▶ Saved data entries
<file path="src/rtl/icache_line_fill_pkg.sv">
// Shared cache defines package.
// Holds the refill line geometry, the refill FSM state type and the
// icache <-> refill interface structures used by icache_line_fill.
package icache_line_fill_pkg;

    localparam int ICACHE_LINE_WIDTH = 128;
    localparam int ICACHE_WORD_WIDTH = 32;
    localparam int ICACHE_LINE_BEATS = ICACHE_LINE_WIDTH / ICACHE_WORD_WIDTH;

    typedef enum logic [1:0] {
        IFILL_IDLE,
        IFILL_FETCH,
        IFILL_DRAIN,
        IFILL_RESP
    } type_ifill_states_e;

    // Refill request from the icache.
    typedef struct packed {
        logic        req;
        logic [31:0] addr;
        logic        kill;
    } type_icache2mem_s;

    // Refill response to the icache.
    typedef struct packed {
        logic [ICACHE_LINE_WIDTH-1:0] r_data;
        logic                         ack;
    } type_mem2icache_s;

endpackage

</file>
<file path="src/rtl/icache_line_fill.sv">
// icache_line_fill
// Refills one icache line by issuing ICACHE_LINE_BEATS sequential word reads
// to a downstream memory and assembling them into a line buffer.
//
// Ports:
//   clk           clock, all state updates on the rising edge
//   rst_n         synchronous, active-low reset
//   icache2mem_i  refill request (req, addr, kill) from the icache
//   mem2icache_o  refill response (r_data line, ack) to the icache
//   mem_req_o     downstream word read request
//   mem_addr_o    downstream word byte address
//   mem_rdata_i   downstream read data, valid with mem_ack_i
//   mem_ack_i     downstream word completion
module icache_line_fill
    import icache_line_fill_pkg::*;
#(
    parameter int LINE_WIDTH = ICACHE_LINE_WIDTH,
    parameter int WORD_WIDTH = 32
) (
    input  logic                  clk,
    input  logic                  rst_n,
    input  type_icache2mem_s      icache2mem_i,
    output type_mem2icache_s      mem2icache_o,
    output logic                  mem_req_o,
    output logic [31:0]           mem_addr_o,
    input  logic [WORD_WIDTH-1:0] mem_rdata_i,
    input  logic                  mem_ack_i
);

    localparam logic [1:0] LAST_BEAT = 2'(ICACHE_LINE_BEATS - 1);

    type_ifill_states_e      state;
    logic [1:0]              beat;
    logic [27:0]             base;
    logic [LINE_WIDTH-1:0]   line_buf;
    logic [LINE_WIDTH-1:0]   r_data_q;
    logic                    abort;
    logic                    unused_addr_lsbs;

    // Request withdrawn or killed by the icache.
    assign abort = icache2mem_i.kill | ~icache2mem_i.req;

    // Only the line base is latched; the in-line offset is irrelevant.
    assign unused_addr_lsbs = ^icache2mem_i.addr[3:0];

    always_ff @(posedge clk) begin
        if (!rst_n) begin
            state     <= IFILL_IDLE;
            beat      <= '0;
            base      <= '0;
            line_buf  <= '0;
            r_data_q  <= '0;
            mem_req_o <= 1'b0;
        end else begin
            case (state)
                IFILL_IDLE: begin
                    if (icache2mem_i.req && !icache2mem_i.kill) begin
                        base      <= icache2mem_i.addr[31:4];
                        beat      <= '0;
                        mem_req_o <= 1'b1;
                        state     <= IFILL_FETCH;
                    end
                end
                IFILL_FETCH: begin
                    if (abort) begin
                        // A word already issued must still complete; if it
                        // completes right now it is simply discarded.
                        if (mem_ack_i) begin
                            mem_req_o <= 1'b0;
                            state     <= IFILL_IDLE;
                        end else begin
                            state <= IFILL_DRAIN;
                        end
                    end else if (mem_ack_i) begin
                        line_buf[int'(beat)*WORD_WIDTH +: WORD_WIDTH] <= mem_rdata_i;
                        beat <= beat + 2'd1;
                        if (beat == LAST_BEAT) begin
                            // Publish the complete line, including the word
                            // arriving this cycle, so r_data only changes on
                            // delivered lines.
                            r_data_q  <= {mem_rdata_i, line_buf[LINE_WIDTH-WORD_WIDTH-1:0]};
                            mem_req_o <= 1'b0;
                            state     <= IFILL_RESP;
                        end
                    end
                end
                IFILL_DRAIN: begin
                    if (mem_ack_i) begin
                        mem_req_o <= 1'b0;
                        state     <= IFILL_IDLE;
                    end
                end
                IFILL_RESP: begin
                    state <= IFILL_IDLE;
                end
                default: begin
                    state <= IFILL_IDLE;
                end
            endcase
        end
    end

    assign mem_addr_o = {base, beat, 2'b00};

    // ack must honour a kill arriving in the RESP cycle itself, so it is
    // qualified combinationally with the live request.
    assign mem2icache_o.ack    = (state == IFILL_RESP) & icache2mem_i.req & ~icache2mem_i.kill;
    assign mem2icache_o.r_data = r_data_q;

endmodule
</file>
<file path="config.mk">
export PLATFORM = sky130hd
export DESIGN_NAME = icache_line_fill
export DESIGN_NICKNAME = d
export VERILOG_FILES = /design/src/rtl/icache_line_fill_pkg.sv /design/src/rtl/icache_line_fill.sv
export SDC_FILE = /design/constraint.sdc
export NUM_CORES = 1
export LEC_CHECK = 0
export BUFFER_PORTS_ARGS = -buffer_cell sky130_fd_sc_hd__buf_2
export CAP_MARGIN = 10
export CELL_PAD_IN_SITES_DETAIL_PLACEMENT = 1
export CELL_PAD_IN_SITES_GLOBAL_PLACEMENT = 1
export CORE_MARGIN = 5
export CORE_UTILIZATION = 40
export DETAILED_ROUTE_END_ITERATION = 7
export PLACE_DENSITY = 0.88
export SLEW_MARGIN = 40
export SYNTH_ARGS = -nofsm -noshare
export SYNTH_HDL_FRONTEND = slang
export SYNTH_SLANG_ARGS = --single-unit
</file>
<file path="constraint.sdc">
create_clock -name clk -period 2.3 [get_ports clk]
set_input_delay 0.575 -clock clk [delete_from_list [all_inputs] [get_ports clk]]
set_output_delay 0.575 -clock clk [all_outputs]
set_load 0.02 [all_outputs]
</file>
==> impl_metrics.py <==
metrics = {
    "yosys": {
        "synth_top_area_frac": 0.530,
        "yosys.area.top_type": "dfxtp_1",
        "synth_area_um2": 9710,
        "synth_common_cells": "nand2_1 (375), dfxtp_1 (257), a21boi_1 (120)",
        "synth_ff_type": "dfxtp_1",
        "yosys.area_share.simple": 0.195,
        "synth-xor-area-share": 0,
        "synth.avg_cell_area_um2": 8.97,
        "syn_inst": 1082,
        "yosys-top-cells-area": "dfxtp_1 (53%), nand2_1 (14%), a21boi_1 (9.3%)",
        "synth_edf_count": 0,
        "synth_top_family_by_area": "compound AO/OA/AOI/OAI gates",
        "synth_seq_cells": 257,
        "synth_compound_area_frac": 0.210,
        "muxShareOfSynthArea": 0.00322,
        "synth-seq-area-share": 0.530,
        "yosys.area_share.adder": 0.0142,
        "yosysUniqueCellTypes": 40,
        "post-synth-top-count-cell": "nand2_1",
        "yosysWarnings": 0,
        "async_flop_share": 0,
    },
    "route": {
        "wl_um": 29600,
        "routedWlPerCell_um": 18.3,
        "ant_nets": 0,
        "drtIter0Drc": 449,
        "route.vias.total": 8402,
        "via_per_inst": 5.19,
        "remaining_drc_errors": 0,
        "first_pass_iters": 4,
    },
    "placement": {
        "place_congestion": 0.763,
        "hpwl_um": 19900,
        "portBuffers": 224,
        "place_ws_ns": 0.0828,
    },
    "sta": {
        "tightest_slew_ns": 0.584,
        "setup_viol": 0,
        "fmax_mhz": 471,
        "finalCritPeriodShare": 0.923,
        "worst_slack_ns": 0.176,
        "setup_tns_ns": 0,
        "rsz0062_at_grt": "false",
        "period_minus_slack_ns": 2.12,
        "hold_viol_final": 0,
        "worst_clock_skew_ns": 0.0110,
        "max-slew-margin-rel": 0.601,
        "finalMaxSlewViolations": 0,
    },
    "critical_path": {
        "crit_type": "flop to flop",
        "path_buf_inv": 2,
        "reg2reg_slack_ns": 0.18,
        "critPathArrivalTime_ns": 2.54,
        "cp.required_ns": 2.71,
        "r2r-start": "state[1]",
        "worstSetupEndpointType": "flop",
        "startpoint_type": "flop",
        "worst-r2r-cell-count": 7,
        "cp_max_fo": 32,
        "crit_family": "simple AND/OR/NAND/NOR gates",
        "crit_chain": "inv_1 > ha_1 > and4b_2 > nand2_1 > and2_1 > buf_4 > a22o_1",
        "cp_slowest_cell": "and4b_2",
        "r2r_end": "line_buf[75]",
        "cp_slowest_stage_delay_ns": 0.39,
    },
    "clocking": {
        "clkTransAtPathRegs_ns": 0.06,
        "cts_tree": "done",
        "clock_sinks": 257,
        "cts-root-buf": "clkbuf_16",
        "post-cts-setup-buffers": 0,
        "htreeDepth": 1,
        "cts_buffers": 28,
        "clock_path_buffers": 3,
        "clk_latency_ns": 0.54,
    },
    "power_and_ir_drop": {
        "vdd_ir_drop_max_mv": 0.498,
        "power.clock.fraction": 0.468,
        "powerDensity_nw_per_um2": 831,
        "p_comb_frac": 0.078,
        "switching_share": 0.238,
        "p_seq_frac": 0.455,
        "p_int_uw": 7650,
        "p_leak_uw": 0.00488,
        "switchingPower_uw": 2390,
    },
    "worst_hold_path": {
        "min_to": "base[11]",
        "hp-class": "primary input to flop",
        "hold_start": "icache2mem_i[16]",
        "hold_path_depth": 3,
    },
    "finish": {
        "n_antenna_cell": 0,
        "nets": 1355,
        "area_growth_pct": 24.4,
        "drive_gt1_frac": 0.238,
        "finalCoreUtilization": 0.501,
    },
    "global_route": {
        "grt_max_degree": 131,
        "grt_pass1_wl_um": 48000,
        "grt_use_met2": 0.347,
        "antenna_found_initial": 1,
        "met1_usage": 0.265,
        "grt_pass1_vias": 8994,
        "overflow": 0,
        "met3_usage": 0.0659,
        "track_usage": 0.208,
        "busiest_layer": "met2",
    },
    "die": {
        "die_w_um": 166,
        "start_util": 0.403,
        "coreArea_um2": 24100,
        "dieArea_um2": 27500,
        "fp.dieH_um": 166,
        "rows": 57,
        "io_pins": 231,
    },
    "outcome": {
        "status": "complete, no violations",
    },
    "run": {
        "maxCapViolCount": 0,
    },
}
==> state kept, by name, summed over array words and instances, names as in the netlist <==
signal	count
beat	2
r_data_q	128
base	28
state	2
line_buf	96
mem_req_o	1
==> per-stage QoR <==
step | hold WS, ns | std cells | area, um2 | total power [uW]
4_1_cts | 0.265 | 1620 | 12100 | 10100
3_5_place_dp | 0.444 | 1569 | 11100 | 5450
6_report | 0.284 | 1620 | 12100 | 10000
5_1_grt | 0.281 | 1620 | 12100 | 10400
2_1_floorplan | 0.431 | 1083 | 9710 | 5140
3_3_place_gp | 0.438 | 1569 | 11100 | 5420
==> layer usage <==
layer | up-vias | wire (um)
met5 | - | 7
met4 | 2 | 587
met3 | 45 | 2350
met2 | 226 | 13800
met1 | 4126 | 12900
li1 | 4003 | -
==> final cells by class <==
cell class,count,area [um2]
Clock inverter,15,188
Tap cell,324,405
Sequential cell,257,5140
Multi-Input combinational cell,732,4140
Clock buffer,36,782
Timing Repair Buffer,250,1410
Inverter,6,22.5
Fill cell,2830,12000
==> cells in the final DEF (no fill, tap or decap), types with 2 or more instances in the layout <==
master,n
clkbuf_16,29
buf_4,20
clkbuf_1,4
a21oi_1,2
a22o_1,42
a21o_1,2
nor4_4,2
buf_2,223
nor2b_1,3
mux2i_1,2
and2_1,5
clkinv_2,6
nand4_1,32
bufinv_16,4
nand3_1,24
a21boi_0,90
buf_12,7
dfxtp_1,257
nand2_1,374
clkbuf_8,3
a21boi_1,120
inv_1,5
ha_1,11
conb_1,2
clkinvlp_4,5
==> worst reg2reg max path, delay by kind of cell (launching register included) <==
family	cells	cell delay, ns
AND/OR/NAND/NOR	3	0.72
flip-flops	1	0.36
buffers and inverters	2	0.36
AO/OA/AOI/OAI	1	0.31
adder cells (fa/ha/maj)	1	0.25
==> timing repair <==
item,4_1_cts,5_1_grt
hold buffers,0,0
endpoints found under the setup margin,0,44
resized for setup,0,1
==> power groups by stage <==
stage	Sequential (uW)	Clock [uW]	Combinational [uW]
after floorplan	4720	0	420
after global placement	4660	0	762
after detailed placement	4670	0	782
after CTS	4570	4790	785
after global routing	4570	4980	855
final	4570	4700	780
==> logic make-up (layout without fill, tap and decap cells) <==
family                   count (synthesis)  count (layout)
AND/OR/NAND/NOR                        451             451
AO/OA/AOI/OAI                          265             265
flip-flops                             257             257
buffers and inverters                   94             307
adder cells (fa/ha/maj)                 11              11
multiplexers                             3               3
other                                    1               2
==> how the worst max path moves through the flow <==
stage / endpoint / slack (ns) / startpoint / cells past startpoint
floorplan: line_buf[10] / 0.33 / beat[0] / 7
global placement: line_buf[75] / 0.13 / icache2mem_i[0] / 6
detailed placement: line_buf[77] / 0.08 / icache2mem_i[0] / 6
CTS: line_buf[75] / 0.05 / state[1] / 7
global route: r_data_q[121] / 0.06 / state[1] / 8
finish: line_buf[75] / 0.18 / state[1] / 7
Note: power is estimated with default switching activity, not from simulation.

▶ THE PROBLEM
Take the lines above from the one containing "kill) from the icache" down to the one containing "if (abort) begin", and transcribe them exactly, both ends included.

▶ EXPECTED ANSWER
//   icache2mem_i  refill request (req, addr, kill) from the icache
//   mem2icache_o  refill response (r_data line, ack) to the icache
//   mem_req_o     downstream word read request
//   mem_addr_o    downstream word byte address
//   mem_rdata_i   downstream read data, valid with mem_ack_i
//   mem_ack_i     downstream word completion
module icache_line_fill
    import icache_line_fill_pkg::*;
#(
    parameter int LINE_WIDTH = ICACHE_LINE_WIDTH,
    parameter int WORD_WIDTH = 32
) (
    input  logic                  clk,
    input  logic                  rst_n,
    input  type_icache2mem_s      icache2mem_i,
    output type_mem2icache_s      mem2icache_o,
    output logic                  mem_req_o,
    output logic [31:0]           mem_addr_o,
    input  logic [WORD_WIDTH-1:0] mem_rdata_i,
    input  logic                  mem_ack_i
);

    localparam logic [1:0] LAST_BEAT = 2'(ICACHE_LINE_BEATS - 1);

    type_ifill_states_e      state;
    logic [1:0]              beat;
    logic [27:0]             base;
    logic [LINE_WIDTH-1:0]   line_buf;
    logic [LINE_WIDTH-1:0]   r_data_q;
    logic                    abort;
    logic                    unused_addr_lsbs;

    // Request withdrawn or killed by the icache.
    assign abort = icache2mem_i.kill | ~icache2mem_i.req;

    // Only the line base is latched; the in-line offset is irrelevant.
    assign unused_addr_lsbs = ^icache2mem_i.addr[3:0];

    always_ff @(posedge clk) begin
        if (!rst_n) begin
            state     <= IFILL_IDLE;
            beat      <= '0;
            base      <= '0;
            line_buf  <= '0;
            r_data_q  <= '0;
            mem_req_o <= 1'b0;
        end else begin
            case (state)
                IFILL_IDLE: begin
                    if (icache2mem_i.req && !icache2mem_i.kill) begin
                        base      <= icache2mem_i.addr[31:4];
                        beat      <= '0;
                        mem_req_o <= 1'b1;
                        state     <= IFILL_FETCH;
                    end
                end
                IFILL_FETCH: begin
                    if (abort) begin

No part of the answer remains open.